For each miRNA, values are rescaled as percentiles of the maximum Rq detected in the entire data set per extraction method. The Rq percentiles (X-axis), comparable across all 12 miRNAs, are used to generate density plots, with EDTA and RNAC being overlaid. These graphs suggest in EDTA tubes, the miRNome deviates noticeably even at 24 hrs after blood draw and the most conspicuous drift occurs between Day 2 and Day 4. In contrast, Streck RNAC maintains the draw time miRNA quantity distribution tightly up to Day 4. Although Day 7 samples display moderate deviation, they show improvement when compared to EDTA Day 2 samples (compare the width of each curve).

  • In blood drawn into EDTA tubes, the plasma miRNome continues to increase in overall quantity and undergoes compositional changes during sample storage.
  • In EDTA tubes, plasma miRNAs originally EV-enriched or extravesicular become intermixed over time during storage.

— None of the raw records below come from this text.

--- src/xcpr_pkg.sv ---
package xcpr_pkg;

   localparam int unsigned PAYLOAD_BYTES = 128;
   localparam int unsigned FRAME_BYTES   = 133;
   localparam int unsigned WORDS         = PAYLOAD_BYTES / 4;
   localparam int unsigned WORD_IDX_W    = $clog2(WORDS);
   localparam int unsigned PAY_SHIFT     = $clog2(PAYLOAD_BYTES);

   localparam logic [7:0] LEAD_SOH   = 8'h01;
   localparam logic [7:0] LEAD_EOT   = 8'h04;
   localparam logic [7:0] DATA_FIRST = 8'd3;
   localparam logic [7:0] DATA_LAST  = 8'(3 + PAYLOAD_BYTES - 1);
   localparam logic [7:0] CRC_HI_POS = 8'(FRAME_BYTES - 2);
   localparam logic [7:0] CRC_LO_POS = 8'(FRAME_BYTES - 1);
   localparam logic [7:0] COUNT_MAX  = 8'hFF;

   localparam logic [15:0] CRC_POLY   = 16'h1021;
   localparam logic [15:0] CRC_INIT   = 16'h0000;
   localparam logic [15:0] PACKET_MAX = 16'hFFFF;

   typedef enum logic [1:0] {
      KIND_DATA = 2'd0,
      KIND_ACK  = 2'd1,
      KIND_NAK  = 2'd2,
      KIND_DONE = 2'd3
   } kind_type;

   typedef struct packed {
      logic [7:0] rx_byte;
      logic       frame_end;
   } req_type;

   typedef struct packed {
      kind_type    result_kind;
      logic [31:0] write_address;
      logic [31:0] write_word;
      logic [22:0] transfer_length;
      logic        last_result;
   } rsp_type;

   typedef struct packed {
      logic     take;
      logic     start_packet;
      logic     load;
      kind_type kind;
      logic     last;
      logic     clear_count;
   } dp_cmd_type;

   typedef struct packed {
      logic slot_free;
      logic soh_end;
      logic crc_ok;
      logic eot;
      logic last_word;
   } dp_status_type;

   function automatic logic [15:0] crc_byte(input logic [15:0] crc, input logic [7:0] b);
      logic [15:0] c;
      c = crc ^ {b, 8'h00};
      for (int k = 0; k < 8; k++) begin
         c = c[15] ? ((c << 1) ^ CRC_POLY) : (c << 1);
      end
      return c;
   endfunction

endpackage

--- src/xcpr_datapath.sv ---
module xcpr_datapath
   import xcpr_pkg::*;
(
   input  logic          clock,
   input  logic          reset,
   input  req_type       req_data,
   input  logic          csr_write_enable,
   input  logic [31:0]   csr_write_data,
   input  dp_cmd_type    cmd,
   output dp_status_type status,
   output logic          rsp_valid,
   input  logic          rsp_ready,
   output rsp_type       rsp_data
);

   logic [7:0]            count_ff, count_in;
   logic [7:0]            lead_ff, lead_in;
   logic [15:0]           crc_ff, crc_in;
   logic [7:0]            crc_hi_ff, crc_hi_in;
   logic [23:0]           asm_ff, asm_in;
   logic [15:0]           pc_ff, pc_in;
   logic [31:0]           dest_ff, dest_in;
   logic [31:0]           addr_ff, addr_in;
   logic [WORD_IDX_W-1:0] idx_ff, idx_in;
   logic [31:0]           rd_data_ff;
   logic                  valid_ff, valid_in;
   rsp_type               rsp_ff, rsp_in;
   logic [31:0]           mem [WORDS];

   logic [7:0]            pos;
   logic [7:0]            lead_cur;
   logic                  in_data;
   logic [PAY_SHIFT-1:0]  d;
   logic                  mem_we;
   logic [15:0]           base_idx;
   logic                  load_data;

   assign pos       = count_ff;
   assign lead_cur  = (pos == 8'd0) ? req_data.rx_byte : lead_ff;
   assign in_data   = (pos >= DATA_FIRST) && (pos <= DATA_LAST);
   assign d         = PAY_SHIFT'(pos - DATA_FIRST);
   assign mem_we    = cmd.take && in_data && (d[1:0] == 2'd3);
   assign base_idx  = (pc_ff < PACKET_MAX) ? pc_ff : PACKET_MAX - 16'd1;
   assign load_data = cmd.load && (cmd.kind == KIND_DATA);

   assign status.slot_free = !valid_ff || rsp_ready;
   assign status.soh_end   = (pos == CRC_LO_POS) && (lead_cur == LEAD_SOH);
   assign status.crc_ok    = ({crc_hi_ff, req_data.rx_byte} == crc_ff);
   assign status.eot       = (pos == 8'd0) && (req_data.rx_byte == LEAD_EOT);
   assign status.last_word = &idx_ff;

   always_comb begin
      count_in  = count_ff;
      lead_in   = lead_ff;
      crc_in    = crc_ff;
      crc_hi_in = crc_hi_ff;
      asm_in    = asm_ff;
      if (cmd.take) begin
         if (req_data.frame_end) begin
            count_in  = 8'd0;
            lead_in   = 8'd0;
            crc_in    = CRC_INIT;
            crc_hi_in = 8'd0;
            asm_in    = 24'd0;
         end else begin
            lead_in = lead_cur;
            if (count_ff < COUNT_MAX) begin
               count_in = count_ff + 8'd1;
            end
            if (in_data) begin
               crc_in = crc_byte(crc_ff, req_data.rx_byte);
               case (d[1:0])
                  2'd0: asm_in = {16'd0, req_data.rx_byte};
                  2'd1: asm_in[15:8] = req_data.rx_byte;
                  2'd2: asm_in[23:16] = req_data.rx_byte;
                  default: asm_in = asm_ff;
               endcase
            end else if (pos == CRC_HI_POS) begin
               crc_hi_in = req_data.rx_byte;
            end
         end
      end
   end

   always_comb begin
      pc_in   = pc_ff;
      addr_in = addr_ff;
      idx_in  = idx_ff;
      dest_in = csr_write_enable ? csr_write_data : dest_ff;
      if (cmd.start_packet) begin
         if (pc_ff < PACKET_MAX) begin
            pc_in = pc_ff + 16'd1;
         end
         addr_in = dest_ff + 32'({base_idx, {PAY_SHIFT{1'b0}}});
      end
      if (cmd.clear_count) begin
         pc_in = 16'd0;
      end
      if (load_data) begin
         addr_in = addr_ff + 32'd4;
         idx_in  = idx_ff + WORD_IDX_W'(1);
      end
   end

   always_comb begin
      rsp_in   = rsp_ff;
      valid_in = valid_ff && !rsp_ready;
      if (cmd.load) begin
         valid_in               = 1'b1;
         rsp_in.result_kind     = cmd.kind;
         rsp_in.write_address   = load_data ? addr_ff : 32'd0;
         rsp_in.write_word      = load_data ? rd_data_ff : 32'd0;
         rsp_in.transfer_length = (cmd.kind == KIND_DONE) ?
                                  {pc_ff, {PAY_SHIFT{1'b0}}} : 23'd0;
         rsp_in.last_result     = cmd.last;
      end
   end

   always_ff @(posedge clock) begin
      if (reset) begin
         count_ff  <= 8'd0;
         lead_ff   <= 8'd0;
         crc_ff    <= CRC_INIT;
         crc_hi_ff <= 8'd0;
         asm_ff    <= 24'd0;
         pc_ff     <= 16'd0;
         dest_ff   <= 32'd0;
         idx_ff    <= '0;
         valid_ff  <= 1'b0;
      end else begin
         count_ff  <= count_in;
         lead_ff   <= lead_in;
         crc_ff    <= crc_in;
         crc_hi_ff <= crc_hi_in;
         asm_ff    <= asm_in;
         pc_ff     <= pc_in;
         dest_ff   <= dest_in;
         idx_ff    <= idx_in;
         valid_ff  <= valid_in;
      end
   end

   always_ff @(posedge clock) begin
      addr_ff <= addr_in;
      rsp_ff  <= rsp_in;
   end

   always_ff @(posedge clock) begin
      if (mem_we) begin
         mem[d[2 +: WORD_IDX_W]] <= {req_data.rx_byte, asm_ff};
      end
      rd_data_ff <= mem[idx_in];
   end

   assign rsp_valid = valid_ff;
   assign rsp_data  = rsp_ff;

endmodule

--- src/xcpr_ctrl.sv ---
module xcpr_ctrl
   import xcpr_pkg::*;
(
   input  logic          clock,
   input  logic          reset,
   input  logic          req_valid,
   input  logic          req_frame_end,
   output logic          req_ready,
   input  dp_status_type status,
   output dp_cmd_type    cmd
);

   typedef enum logic [5:0] {
      S_IDLE    = 6'b000001,
      S_DATA    = 6'b000010,
      S_ACK     = 6'b000100,
      S_NAK     = 6'b001000,
      S_EOT_ACK = 6'b010000,
      S_DONE    = 6'b100000
   } state_type;

   state_type state_ff, state_in;
   logic      take_end;

   assign req_ready = (state_ff == S_IDLE);
   assign take_end  = req_valid && req_ready && req_frame_end;

   always_comb begin
      state_in         = state_ff;
      cmd.take         = req_valid && req_ready;
      cmd.start_packet = take_end && status.soh_end && status.crc_ok;
      cmd.load         = 1'b0;
      cmd.kind         = KIND_DATA;
      cmd.last         = 1'b0;
      cmd.clear_count  = 1'b0;
      case (state_ff)
         S_IDLE: begin
            if (take_end) begin
               if (status.soh_end) begin
                  state_in = status.crc_ok ? S_DATA : S_NAK;
               end else if (status.eot) begin
                  state_in = S_EOT_ACK;
               end
            end
         end
         S_DATA: begin
            cmd.load = status.slot_free;
            if (status.slot_free && status.last_word) begin
               state_in = S_ACK;
            end
         end
         S_ACK: begin
            cmd.load = status.slot_free;
            cmd.kind = KIND_ACK;
            cmd.last = 1'b1;
            if (status.slot_free) begin
               state_in = S_IDLE;
            end
         end
         S_NAK: begin
            cmd.load = status.slot_free;
            cmd.kind = KIND_NAK;
            cmd.last = 1'b1;
            if (status.slot_free) begin
               state_in = S_IDLE;
            end
         end
         S_EOT_ACK: begin
            cmd.load = status.slot_free;
            cmd.kind = KIND_ACK;
            if (status.slot_free) begin
               state_in = S_DONE;
            end
         end
         S_DONE: begin
            cmd.load        = status.slot_free;
            cmd.kind        = KIND_DONE;
            cmd.last        = 1'b1;
            cmd.clear_count = status.slot_free;
            if (status.slot_free) begin
               state_in = S_IDLE;
            end
         end
         default: begin
            state_in = S_IDLE;
         end
      endcase
   end

   always_ff @(posedge clock) begin
      if (reset) begin
         state_ff <= S_IDLE;
      end else begin
         state_ff <= state_in;
      end
   end

   a_load_needs_slot: assert property (@(posedge clock) disable iff (reset)
      cmd.load |-> status.slot_free)
      else $error("result loaded while the output register is occupied");

   a_eot_ack_then_done: assert property (@(posedge clock) disable iff (reset)
      (state_ff == S_EOT_ACK && cmd.load) |=> (state_ff == S_DONE))
      else $error("end-of-transfer ACK not followed by the done beat");

   a_data_ends_in_ack: assert property (@(posedge clock) disable iff (reset)
      (state_ff == S_DATA && cmd.load && status.last_word) |=> (state_ff == S_ACK))
      else $error("last data word not followed by ACK");

   a_busy_blocks_input: assert property (@(posedge clock) disable iff (reset)
      (state_ff == S_IDLE && take_end && status.soh_end) |=> !req_ready)
      else $error("input taken while a full frame is answered");

endmodule

--- src/xmodem_crc_packet_receiver.sv ---
// XMODEM-CRC frame receiver. The req channel carries one received byte per beat with a
// frame_end flag on the last byte of each frame; the rsp channel returns result beats.
// The csr port loads the destination base address; write it only while the block is idle.
// Bytes that do not end a frame are taken one per cycle with no result while the block is idle.
// A good 133-byte data frame yields 32 data-word beats with flash addresses and then an ACK
// beat; a CRC mismatch yields one NAK beat; a one-byte EOT frame yields ACK then done.
// Taking the frame's last byte moves the sequencer from idle to its answer state, which
// loads the first result into the output register; later results follow one per cycle
// while rsp_ready stays high. req_ready is low from the frame's last byte until its final
// result has been loaded into the output register; that last beat may still wait for
// rsp_ready while the next frame's bytes are already taken.
// When the receiver stalls, the output register holds its beat and the sequencer waits.
// Reset clears the frame state, packet count, base address and output valid; the payload
// buffer is not cleared, since every good frame rewrites it before it is read.
module xmodem_crc_packet_receiver
   import xcpr_pkg::*;
(
   input  logic        clock,
   input  logic        reset,
   input  logic        req_valid,
   output logic        req_ready,
   input  req_type     req_data,
   output logic        rsp_valid,
   input  logic        rsp_ready,
   output rsp_type     rsp_data,
   input  logic        csr_write_enable,
   input  logic [31:0] csr_write_data
);

   dp_cmd_type    cmd;
   dp_status_type status;

   xcpr_ctrl u_ctrl (
      .clock         (clock),
      .reset         (reset),
      .req_valid     (req_valid),
      .req_frame_end (req_data.frame_end),
      .req_ready     (req_ready),
      .status        (status),
      .cmd           (cmd)
   );

   xcpr_datapath u_datapath (
      .clock            (clock),
      .reset            (reset),
      .req_data         (req_data),
      .csr_write_enable (csr_write_enable),
      .csr_write_data   (csr_write_data),
      .cmd              (cmd),
      .status           (status),
      .rsp_valid        (rsp_valid),
      .rsp_ready        (rsp_ready),
      .rsp_data         (rsp_data)
   );

endmodule
--- config.mk ---
export PLATFORM = sky130hd
export DESIGN_NAME = xmodem_crc_packet_receiver
export DESIGN_NICKNAME = d
export VERILOG_FILES = /design/src/xcpr_pkg.sv /design/src/xcpr_datapath.sv /design/src/xcpr_ctrl.sv /design/src/xmodem_crc_packet_receiver.sv
export SDC_FILE = /design/constraint.sdc
export NUM_CORES = 2
export LEC_CHECK = 0
export ABC_AREA = 1
export BUFFER_PORTS_ARGS = -buffer_cell sky130_fd_sc_hd__clkbuf_2
export CAP_MARGIN = 40
export CELL_PAD_IN_SITES_DETAIL_PLACEMENT = 1
export CELL_PAD_IN_SITES_GLOBAL_PLACEMENT = 1
export CORE_ASPECT_RATIO = 0.8
export CORE_MARGIN = 10
export CORE_UTILIZATION = 25
export CTS_BUF_LIST = sky130_fd_sc_hd__clkbuf_16
export DETAILED_ROUTE_END_ITERATION = 6
export PLACE_DENSITY = 0.5
export SLEW_MARGIN = 20
export SYNTH_ARGS = -nofsm -noshare
export SYNTH_HDL_FRONTEND = slang
export SYNTH_SLANG_ARGS = --single-unit
--- constraint.sdc ---
create_clock -name clock -period 7.2 [get_ports clock]
set_clock_uncertainty 0.15 [all_clocks]
set_input_delay 2.16 -clock clock [delete_from_list [all_inputs] [get_ports clock]]
set_output_delay 2.16 -clock clock [all_outputs]
set_load 0.01 [all_outputs]
==> impl_metrics.toml <==
[status]
run_status = "finished clean"

[worst_setup_path]
worstRegToRegCells = 22
cpPeakStageDelay_ns = 0.68
crit_fanout = 9
critPathMostFrequentCell = "nand2_1"
crit_type = "reg2reg"
r2r-start = "u_datapath.pc_ff[2]"
arrival_ns = 5.32
cp.required_ns = 7.57
cp_slowest_cell = "nor4_1"
cp-end-kind = "register"
start_kind = "register"
regToRegSetupSlack_ns = 2.26
cp_top_family = "simple AND/OR/NAND/NOR gates"
crit_chain = "clkinv_1 -> nor4_1 -> nand2_1 -> nor3_1 -> nor2_1 -> ha_1 -> inv_1 -> fa_1 -> inv_1 -> nand3_1 -> nand2_1 -> nand2_1 -> inv_1 -> nand2_1 -> nand2_1 -> inv_1 -> o21ai_0 -> a21oi_1 -> inv_1 -> nand2_1 -> xor2_1 -> o21ai_0"
cp.buffers_inverters = 6
r2r-end = "u_datapath.addr_ff[29]"

[sta]
slew_headroom = 0.413
setup_viol = 0
rsz0062_at_grt = "false"
worst_slew_pin_slew_ns = 0.881
period_share = 0.687
final-hold-violation-count = 0
period_needed_ns = 4.94
fmaxAchievable_mhz = 202
setup_tns_ns = 0
slew_viol_final = 0

[clock_tree]
htree_levels = 4
insertion_delay_ns = 0.80
postCtsSetupRepairBufs = 0
cts.sinks = 1295
ctsHoldBuffers = 0
clock_path_buffers = 3
cts_made_buffers = 149
ctsResizeCount = 0
clk_pin_slew_ns = 0.06
cts_tree = "done"
cts-root-buf = "clkbuf_16"

[placement]
port_buffers = 130
gp_congestion = 0.762
hpwl_um = 115000

[run]
maxCapViolCount = 0

[finish]
final_util = 0.295
syn_to_final_growth_pct = 17.4
multi_input_area_mm2 = 0.0159
regArea_mm2 = 0.0373
layout-drive-gt1-share = 0.0919
layout.nets = 5802
nFillCells = 25500

[drt]
drt-wirelength-per-cell_um = 23.2
drc = 0
via_per_inst = 4.66
via_count = 41300
highest_layer = "met4"
route.met2.wl_um = 92500
drt-total-wl_um = 206000
met3_length_um = 10600
ant_nets = 0
drtIter0Drc = 3372
first_pass_iters = 5
met1_length_um = 98100

[synthesis]
synth-seq-cells = 1295
syn-instance-count = 5646
yosysSeqAreaShare = 0.656
synth_edf_count = 1139
synth_async_sr_flop_share = 0
yosys_warnings = 0
yosysUniqueCellTypes = 53
ys.flop_type = "edfxtp_1"
synth_area_mm2 = 0.0569
avgSynthCellArea_um2 = 10.1

[hold_path]
hp-class = "reg2reg"
worstHoldPathCells = 2
worstHoldStart = "u_datapath.lead_ff[0]"
hold_path_end = "u_datapath.lead_ff[0]"

[pwr]
p_sw_frac = 0.238
powerDensity_mw_per_mm2 = 248
combPwrFrac = 0.044
fin_total_pwr_mw = 16.6
p_int_mw = 12.6
pwr-share-clk = 0.450
switchingPower_mw = 3.95
seq_power_share = 0.507
p_leak_nw = 26.6
vdd_drop_max_v = 0.000213

[grt]
grt_use_total = 0.162
grt_max_degree = 128
grt_pass1_vias = 42300
grt_pass1_wl_um = 299000
antenna_found_initial = 12
grt.overflow.total = 0

[floorplanning]
row_count = 156
io_pins = 138
fp.dieW_um = 553
die_area_mm2 = 0.247
die_h_um = 447
core_mm2 = 0.226
start_util = 0.251
-- layout make-up --
| type | count | area share |
|---|---|---|
| flip-flops and latches | 1295 | 0.559 |
| multi-input cells | 3314 | 0.238 |
| clock buffers | 152 | 0.0570 |
| well taps | 3002 | 0.0562 |
| inverters | 710 | 0.0401 |
| repair buffers | 260 | 0.0354 |
| clock inverters | 126 | 0.0143 |
| diodes | 4 | 0.000150 |
-- state kept, by name, summed over array words and instances (netlist names) --
signal / count
u_datapath.mem: 1024
u_datapath.crc_ff: 16
u_datapath.asm_ff: 24
u_datapath.count_ff: 8
u_datapath.rsp_data: 83
u_datapath.rsp_valid: 1
u_datapath.crc_hi_ff: 8
u_datapath.addr_ff: 32
u_datapath.lead_ff: 8
u_datapath.dest_ff: 32
u_datapath.idx_ff: 5
u_ctrl.state_ff: 6
u_datapath.pc_ff: 16
u_datapath.rd_data_ff: 32
-- Yosys cell counts (all sizes together) (2+ instances only) --
cell type / n / area, µm²
a21oi: 104 / 524
nand3b: 129 / 968
and3: 2 / 12.5
nand4: 18 / 134
nor3b: 2 / 15.0
clkinv: 4 / 15.0
ha: 25 / 313
a22oi: 2 / 15.0
inv: 706 / 2650
buf: 122 / 576
nor2: 291 / 1110
o21ai: 97 / 489
edfxtp: 1139 / 34200
o31ai: 2 / 15.0
a221oi: 4 / 35.0
o22ai: 2 / 12.5
nor3: 37 / 201
or2: 13 / 81.3
clkbuf: 211 / 792
nor4: 8 / 50.1
xor2: 58 / 516
a31oi: 4 / 25.0
o221ai: 2 / 17.5
dfxtp: 156 / 3120
nand3: 1141 / 5710
xnor2: 16 / 140
nand2: 1338 / 5030
-- worst reg2reg max path, cell delays in order, from the launching register on --
cell      delay (ns)
dfxtp_1         0.38
clkinv_1        0.26
nor4_1          0.68
nand2_1         0.19
nor3_1          0.30
nor2_1          0.18
ha_1            0.23
inv_1           0.07
fa_1            0.18
inv_1           0.07
nand3_1         0.08
nand2_1         0.07
nand2_1         0.06
inv_1           0.05
nand2_1         0.05
nand2_1         0.11
inv_1           0.10
o21ai_0         0.16
a21oi_1         0.50
inv_1           0.22
nand2_1         0.12
xor2_1          0.37
o21ai_0         0.12
-- metal layers --
layer,vias to the layer above,GRT usage
li1,19100,-
met1,21100,0.230
met2,867,0.257
met3,239,0.0268
met4,0,0.0386
met5,-,0
-- per-stage QoR --
| step | setup slack (ns) | area [µm²] | hold slack, ns | instances |
|---|---|---|---|---|
| after floorplan | 0.229 | 56900 | 0.291 | 5652 |
| after global placement | 1.56 | 61600 | 0.299 | 8562 |
| after detailed placement | 1.51 | 62000 | 0.309 | 8578 |
| after CTS | 2.25 | 66700 | 0.319 | 8856 |
| after global routing | 1.78 | 66800 | 0.329 | 8861 |
| final | 2.26 | 66800 | 0.316 | 8863 |
-- worst max-delay path by stage --
stage	startpoint	end	slack, ns	cells after the start
2_1_floorplan	rsp_ready	u_datapath.rsp_data[0]	0.23	2
3_3_place_gp	rsp_ready	u_datapath.rd_data_ff[4]	1.56	15
3_5_place_dp	rsp_ready	u_datapath.rd_data_ff[5]	1.51	14
4_1_cts	u_datapath.pc_ff[2]	u_datapath.addr_ff[29]	2.25	22
5_1_grt	u_datapath.pc_ff[2]	u_datapath.addr_ff[29]	1.78	22
6_report	u_datapath.pc_ff[2]	u_datapath.addr_ff[29]	2.26	22
-- layout by cell type, fill, tap and decap left out, drive strengths merged, types with 2 or more instances in the layout --
master    synthesis  routed
nand4            18      18
clkbuf          211     282
a21oi           104     104
nor3b             2       2
nand3          1141    1141
bufinv            0       7
clkinv            4      64
conb              1       7
nor4              8       8
a22oi             2       2
diode             0       4
a221oi            4       4
nand2          1338    1338
nor3             37      37
o22ai             2       2
or2              13      13
ha               25      25
a31oi             4       4
buf             122     130
nand3b          129     129
edfxtp         1139    1139
dfxtp           156     156
inv             706     763
o221ai            2       2
xor2             58      58
xnor2            16      16
o21ai            97      97
and3              2       2
nor2            291     291
o31ai             2       2
clkinvlp          0       2
-- cells by family (layout without fill, tap and decap cells) --
group	Yosys count	in the layout	share of synthesized area
flops	1295	1295	0.656
buf+inv	1043	1248	0.0709
other cells	1	11	0.0000659
compound gates	225	225	0.0211
fa+ha+maj	26	26	0.00585
xor+xnor	74	74	0.0115
simple gates	2982	2982	0.234
-- power by group through the flow --
stage,registers [mW],logic [mW],clock network [mW]
floorplan,8.60,0.332,0
global placement,8.58,0.684,0
detailed placement,8.56,0.733,0
CTS,8.40,0.736,7.66
global route,8.41,0.804,7.97
finish,8.40,0.723,7.45
Power figures use the tool's default switching activity.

  • Streck RNA Complete BCT maintains draw time concentration of miRNA biomarkers when stored for up to 7 days at room temperature by minimizing ex vivo drift in the plasma miRNome.
  1. Keller A et al., Sources to Variability in Circulating Human miRNA Signatures. RNA Biol. 2017 Dec 2;14(12):1791-1798.
  2. Murray MJ et al., “Future-Proofing” Blood Processing for Measurement of Circulating miRNAs in Samples from Biobanks and Prospective Clinical Trials. Cancer Epidemiol Biomarkers Prev. 2018 Feb;27(2):208-218. 
  3. Arroyo JD et al., Argonaute2 complexes carry a population of circulating microRNAs independent of vesicles in human plasma. Proc. Natl. Acad. Sci. 2011; 108(12): 5003-5008.